ACTION ITEM: From the records below, report the number of lines that contain "parallel", and add nothing.

DATA LISTING:
^^^^^^^^
$ cat src/rtl/core/segint_pkg.sv
package segint_pkg;

   localparam int COORD_BITS   = 31;
   localparam int DIFF_BITS    = COORD_BITS + 1;
   localparam int PROD_BITS    = 2 * DIFF_BITS;
   localparam int ORIENT_COUNT = 4;

   typedef logic signed [COORD_BITS-1:0] coord_type;
   typedef logic signed [DIFF_BITS-1:0]  diff_type;
   typedef logic signed [PROD_BITS-1:0]  prod_type;

   typedef struct packed {
      coord_type x;
      coord_type y;
   } point_type;

   typedef struct packed {
      diff_type ux;
      diff_type vy;
      diff_type wx;
      diff_type zy;
   } cross_terms_type;

   typedef struct packed {
      logic                                 valid;
      cross_terms_type [ORIENT_COUNT-1:0] terms;
      point_type                            lo1;
      point_type                            hi1;
      point_type                            lo2;
      point_type                            hi2;
   } prep_type;

   typedef struct packed {
      prod_type p;
      prod_type q;
   } prod_pair_type;

   typedef struct packed {
      logic   c_lt_b;
      logic   a_lt_d;
      logic   b_lt_c;
      logic   d_lt_a;
   } order_type;

   typedef struct packed {
      logic                               valid;
      prod_pair_type [ORIENT_COUNT-1:0] prods;
      order_type                          order;
   } mul_type;

   typedef struct packed {
      logic                    valid;
      logic [ORIENT_COUNT-1:0] zero;
      logic [ORIENT_COUNT-1:0] neg;
      order_type               order;
   } sign_type;

   typedef enum logic [1:0] {
      KIND_DISJOINT = 2'd0,
      KIND_CROSS    = 2'd1,
      KIND_TOUCH    = 2'd2,
      KIND_OVERLAP  = 2'd3
   } meet_kind_type;

   function automatic logic pt_less(point_type p, point_type q);
      return ($signed(p.x) < $signed(q.x)) ||
             ((p.x == q.x) && ($signed(p.y) < $signed(q.y)));
   endfunction

   function automatic diff_type coord_diff(coord_type a, coord_type b);
      diff_type wa;
      diff_type wb;
      wa = diff_type'($signed(a));
      wb = diff_type'($signed(b));
      return diff_type'(wa - wb);
   endfunction

   function automatic cross_terms_type terms_of(point_type p, point_type q, point_type r);
      cross_terms_type t;
      t.ux = coord_diff(q.x, p.x);
      t.vy = coord_diff(r.y, q.y);
      t.wx = coord_diff(r.x, q.x);
      t.zy = coord_diff(q.y, p.y);
      return t;
   endfunction

endpackage

$ cat src/rtl/core/segint_prep.sv
module segint_prep (
   input  logic                  clock,
   input  logic                  reset,
   input  logic                  in_valid,
   input  segint_pkg::point_type pt_a,
   input  segint_pkg::point_type pt_b,
   input  segint_pkg::point_type pt_c,
   input  segint_pkg::point_type pt_d,
   output segint_pkg::prep_type  prep
);
   import segint_pkg::*;

   prep_type prep_ff;
   prep_type prep_in;
   logic     swap1;
   logic     swap2;

   always_comb begin
      swap1            = pt_less(pt_b, pt_a);
      swap2            = pt_less(pt_d, pt_c);
      prep_in.valid    = in_valid;
      prep_in.terms[0] = terms_of(pt_a, pt_b, pt_c);
      prep_in.terms[1] = terms_of(pt_a, pt_b, pt_d);
      prep_in.terms[2] = terms_of(pt_c, pt_d, pt_a);
      prep_in.terms[3] = terms_of(pt_c, pt_d, pt_b);
      prep_in.lo1      = swap1 ? pt_b : pt_a;
      prep_in.hi1      = swap1 ? pt_a : pt_b;
      prep_in.lo2      = swap2 ? pt_d : pt_c;
      prep_in.hi2      = swap2 ? pt_c : pt_d;
   end

   always_ff @(posedge clock) begin
      if (reset) begin
         prep_ff <= '0;
      end else begin
         prep_ff <= prep_in;
      end
   end

   assign prep = prep_ff;

endmodule

$ cat config.mk
export PLATFORM = sky130hd
export DESIGN_NAME = segint_prep
export DESIGN_NICKNAME = d
export VERILOG_FILES = /design/src/rtl/core/segint_pkg.sv /design/src/rtl/core/segint_prep.sv
export SDC_FILE = /design/constraint.sdc
export NUM_CORES = 2
export LEC_CHECK = 0
export BUFFER_PORTS_ARGS = -buffer_cell sky130_fd_sc_hd__buf_2
export CAP_MARGIN = 40
export CELL_PAD_IN_SITES_DETAIL_PLACEMENT = 2
export CELL_PAD_IN_SITES_GLOBAL_PLACEMENT = 2
export CORE_AREA = 3 3 393 395
export CTS_CLUSTER_SIZE = 30
export DETAILED_ROUTE_END_ITERATION = 12
export DIE_AREA = 0 0 396 398
export GPL_TIMING_DRIVEN = 0
export PLACE_DENSITY_LB_ADDON = 0.15
export SYNTH_ARGS = -nofsm -noshare
export SYNTH_HDL_FRONTEND = slang
export SYNTH_SLANG_ARGS = --single-unit
$ cat constraint.sdc
create_clock -name clock -period 4.2 [get_ports clock]
set_input_delay 0.42 -clock clock [delete_from_list [all_inputs] [get_ports clock]]
set_output_delay 0.42 -clock clock [all_outputs]
set_load 0.005 [all_outputs]
# [Word-level counts from Yosys, hierarchy flattened]
# Cells that the tools add are included.
[word_totals] ff_bits=633 elab_cells=47
[classes] n_addsub=12 n_lt_le_gt_ge=4 n_eq_ne=2 muxes=4 n_reduce_logical=4
[ops] op="$sub 31x31->32" count=12
[ops] op="$mux 62" count=4
[ops] op="$lt 31x31->1" count=4
[ops] op="$eq 31x31->1" count=2
[ops] op="$logic_and 1x1->1" count=2
[ops] op="$logic_or 1x1->1" count=2

# [Longest topological paths before layout]
[depth] ltp_word=4 depth_mapped=15 ltp_nobuf=12

# [Least setup slack after synthesis]
# OpenSTA, ideal clock, no wires.
[synth_path] path_kind="input -> register" startpoint="input port pt_d[31] (netlist bit)" endpoint="register prep_ff, in the netlist prep[100]" setup_ns=0.128 arrival_time_ns=3.080 required_ns=4.072 setup_slack_ns=0.993 cell_stages=15 cell_sequence="inv_1 -> ha_1 -> fa_1 -> and2b_1 -> o31ai_1 -> a211oi_2 -> nor2_1 -> o311a_1 -> o211a_1 -> a211oi_2 -> buf_4 -> buf_6 -> buf_8 -> mux2i_1 -> nor2_1"
[synth_via] elab_chain_cells=4
[synth_rtl] item="start, declared" line_no="segint_prep.sv:8" source="input segint_pkg::point_type pt_d,"
[synth_rtl] item="parallel branches: the longest is 2 deep, another holds $lt 31x31->1"
[synth_rtl] item="$logic_or 1x1->1 *" line_no="segint_pkg.sv:66" source="return ($signed(p.x) < $signed(q.x)) ||"
[synth_rtl] item="$mux 62 *" line_no="segint_prep.sv:28" source="prep_in.lo2 = swap2 ? pt_d : pt_c;"
[synth_rtl] item="end signal, assigned" line_no="segint_prep.sv:36" source="prep_ff <= prep_in;"
[synth_rtl] item="end, declared" line_no="segint_prep.sv:13" source="prep_type prep_ff;"
# Every way passes the cells marked *.
# A chain may end at the register's enable or synchronous reset.

# [Worst setup path in the final report]
[layout_path] startpoint="input port pt_c[41] (netlist bit)" endpoint="register prep_ff, in the netlist prep[102]"
[layout_via] elab_chain_cells=4
[layout_rtl] item="start, declared" line_no="segint_prep.sv:7" source="input segint_pkg::point_type pt_c,"
[layout_rtl] item="parallel branches: the longest is 2 deep, another holds $lt 31x31->1"
[layout_rtl] item="$logic_or 1x1->1 *" line_no="segint_pkg.sv:66"
[layout_rtl] item="$mux 62 *" line_no="segint_prep.sv:28"
# Marked as above.

==> flow_metrics.py <==
metrics = {
    "critical_path": {
        "worstPathArrival_ns": 4.69,
        "crit_top_cell": "nor2_1",
        "critPathCaptureType": "flip-flop",
        "crit_slowest_cell": "dlygate4sd3_1",
        "critPathRequiredTime_ns": 4.76,
        "start_kind": "input port",
        "cp_slowest_stage_delay_ns": 0.52,
        "cp_max_fo": 10,
        "path_cells": "dlygate4sd3_1, buf_2, inv_1, ha_1, and3_2, nand2_1, a211oi_4, nor2_1, o311a_1, o211a_1, a211oi_2, buf_12, buf_16, buf_8, mux2i_1, nor2_1",
        "cp-startpoint": "pt_c[41]",
        "path_class": "in -> reg",
    },
    "power": {
        "pwr_density_cell_mw_per_mm2": 420.0,
        "p_total_mw": 21.10,
        "irDropWorstVdd_mv": 0.2895,
        "leakage_nw": 25.45,
    },
    "clock_tree": {
        "cts_sinks": 631,
        "tritoncts": "yes",
        "clkTransAtPathRegs_ns": 0.06,
        "cts_root_buffer": "clkbuf_16",
        "cts-buffers-inserted": 82,
        "htree_levels": 3,
        "clockBufferDepth": 3,
    },
    "floorplan": {
        "initial_core_util_pct": 25.85,
        "dieArea_mm2": 0.1576,
        "die_h_um": 398,
        "num_rows": 143,
        "ios": 1012,
        "die_w_um": 396,
        "coreArea_mm2": 0.1515,
    },
    "global_route": {
        "busiest_layer": "met2",
        "grt_pass1_wl_um": 314300,
        "met3_usage_pct": 4.215,
        "grt_overflow": 0,
        "grt_use_total_pct": 27.75,
        "antenna_found_initial": 34,
        "met1_usage_pct": 36.57,
        "first_global_vias": 40929,
        "grt_max_degree": 14,
        "met2_usage_pct": 47.20,
    },
    "run": {
        "max-cap-violations": 0,
    },
    "sta": {
        "setup_viol": 0,
        "rsz0062_at_grt": "false",
        "slew_violations": 0,
        "max_freq_mhz": 241.9,
        "slew_headroom_pct": 27.02,
        "hold_violations": 0,
        "min_period_ns": 4.134,
        "tightestPinTransition_ns": 1.083,
        "fin_hold_ws_ns": 0.04715,
        "period_share_pct": 98.44,
    },
    "route": {
        "drc": 0,
        "ant_nets": 0,
        "drt_wl_total_um": 227900,
        "drt_first_pass_iters": 5,
        "wl_per_cell_um": 28.65,
        "drt-initial-drc-count": 2235,
        "vias": 39617,
        "routed_via_density": 4.980,
    },
    "synthesis": {
        "yosysWarnings": 0,
        "async_reset_ff_share_pct": 0,
        "syn-instance-count": 4705,
        "ys_types": 85,
        "ys_seq_elements": 631,
        "yosys_most_used_dff": "dfxtp_1",
        "synth.cell_area_mm2": 0.03917,
        "synth-edff-count": 0,
        "ys_seq_area_share_pct": 32.25,
        "synth_fp_nets": 5344,
        "synth.avg_cell_area_um2": 8.326,
    },
    "placement": {
        "routabilityCongestion": 0.9257,
        "io_buffers": 1011,
        "dp_hpwl_um": 191400,
    },
    "layout": {
        "nets": 6496,
        "num-fill-cells": 17503,
        "final_util_pct": 33.14,
        "largest_register_ffs": 631,
        "areaGrowthSynthToFinish_pct": 28.22,
        "final_layout_size_suffix_gt1_share_pct": 23.91,
    },
    "min_path": {
        "min_from": "pt_c[52]",
        "hold_class": "in -> reg",
    },
    "outcome": {
        "status": "finished, final reports clean",
    },
}
[synthesized netlist by cell type (7+ instances only)]
library cell,number,area [um^2]
fa_1,12,240.2
or2_2,23,143.9
a21boi_0,17,127.6
nand2b_1,53,331.6
and4_1,8,70.07
xnor2_1,155,1358
o31ai_1,21,157.7
a41oi_1,8,70.07
buf_2,8,40.04
dfxtp_1,631,12630
o211ai_1,17,127.6
buf_4,147,1104
clkbuf_1,140,525.5
o21ai_0,229,1146
nand2_1,186,698.2
a211oi_1,36,270.3
ha_1,376,4705
a31oi_1,37,231.5
buf_8,7,105.1
nor3_1,80,400.4
nand4_1,54,337.8
a2111oi_0,10,87.58
and2_1,23,143.9
o31a_1,12,105.1
inv_1,314,1179
a21oi_1,365,1827
nor2b_1,69,431.7
o21ai_1,9,45.04
xor2_1,126,1104
mux2i_1,260,2603
nand3_1,54,270.3
nor2_1,743,2789
a21o_1,174,1306
and3_1,36,225.2
buf_1,12,45.04
a221oi_1,7,61.31
nor4_1,10,62.56
o21a_1,44,330.3
o21bai_1,54,405.4
o2111ai_1,8,70.07
a31o_2,7,61.31
or3_1,11,68.82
^^^^^^^^
ANSWER SPACE: 2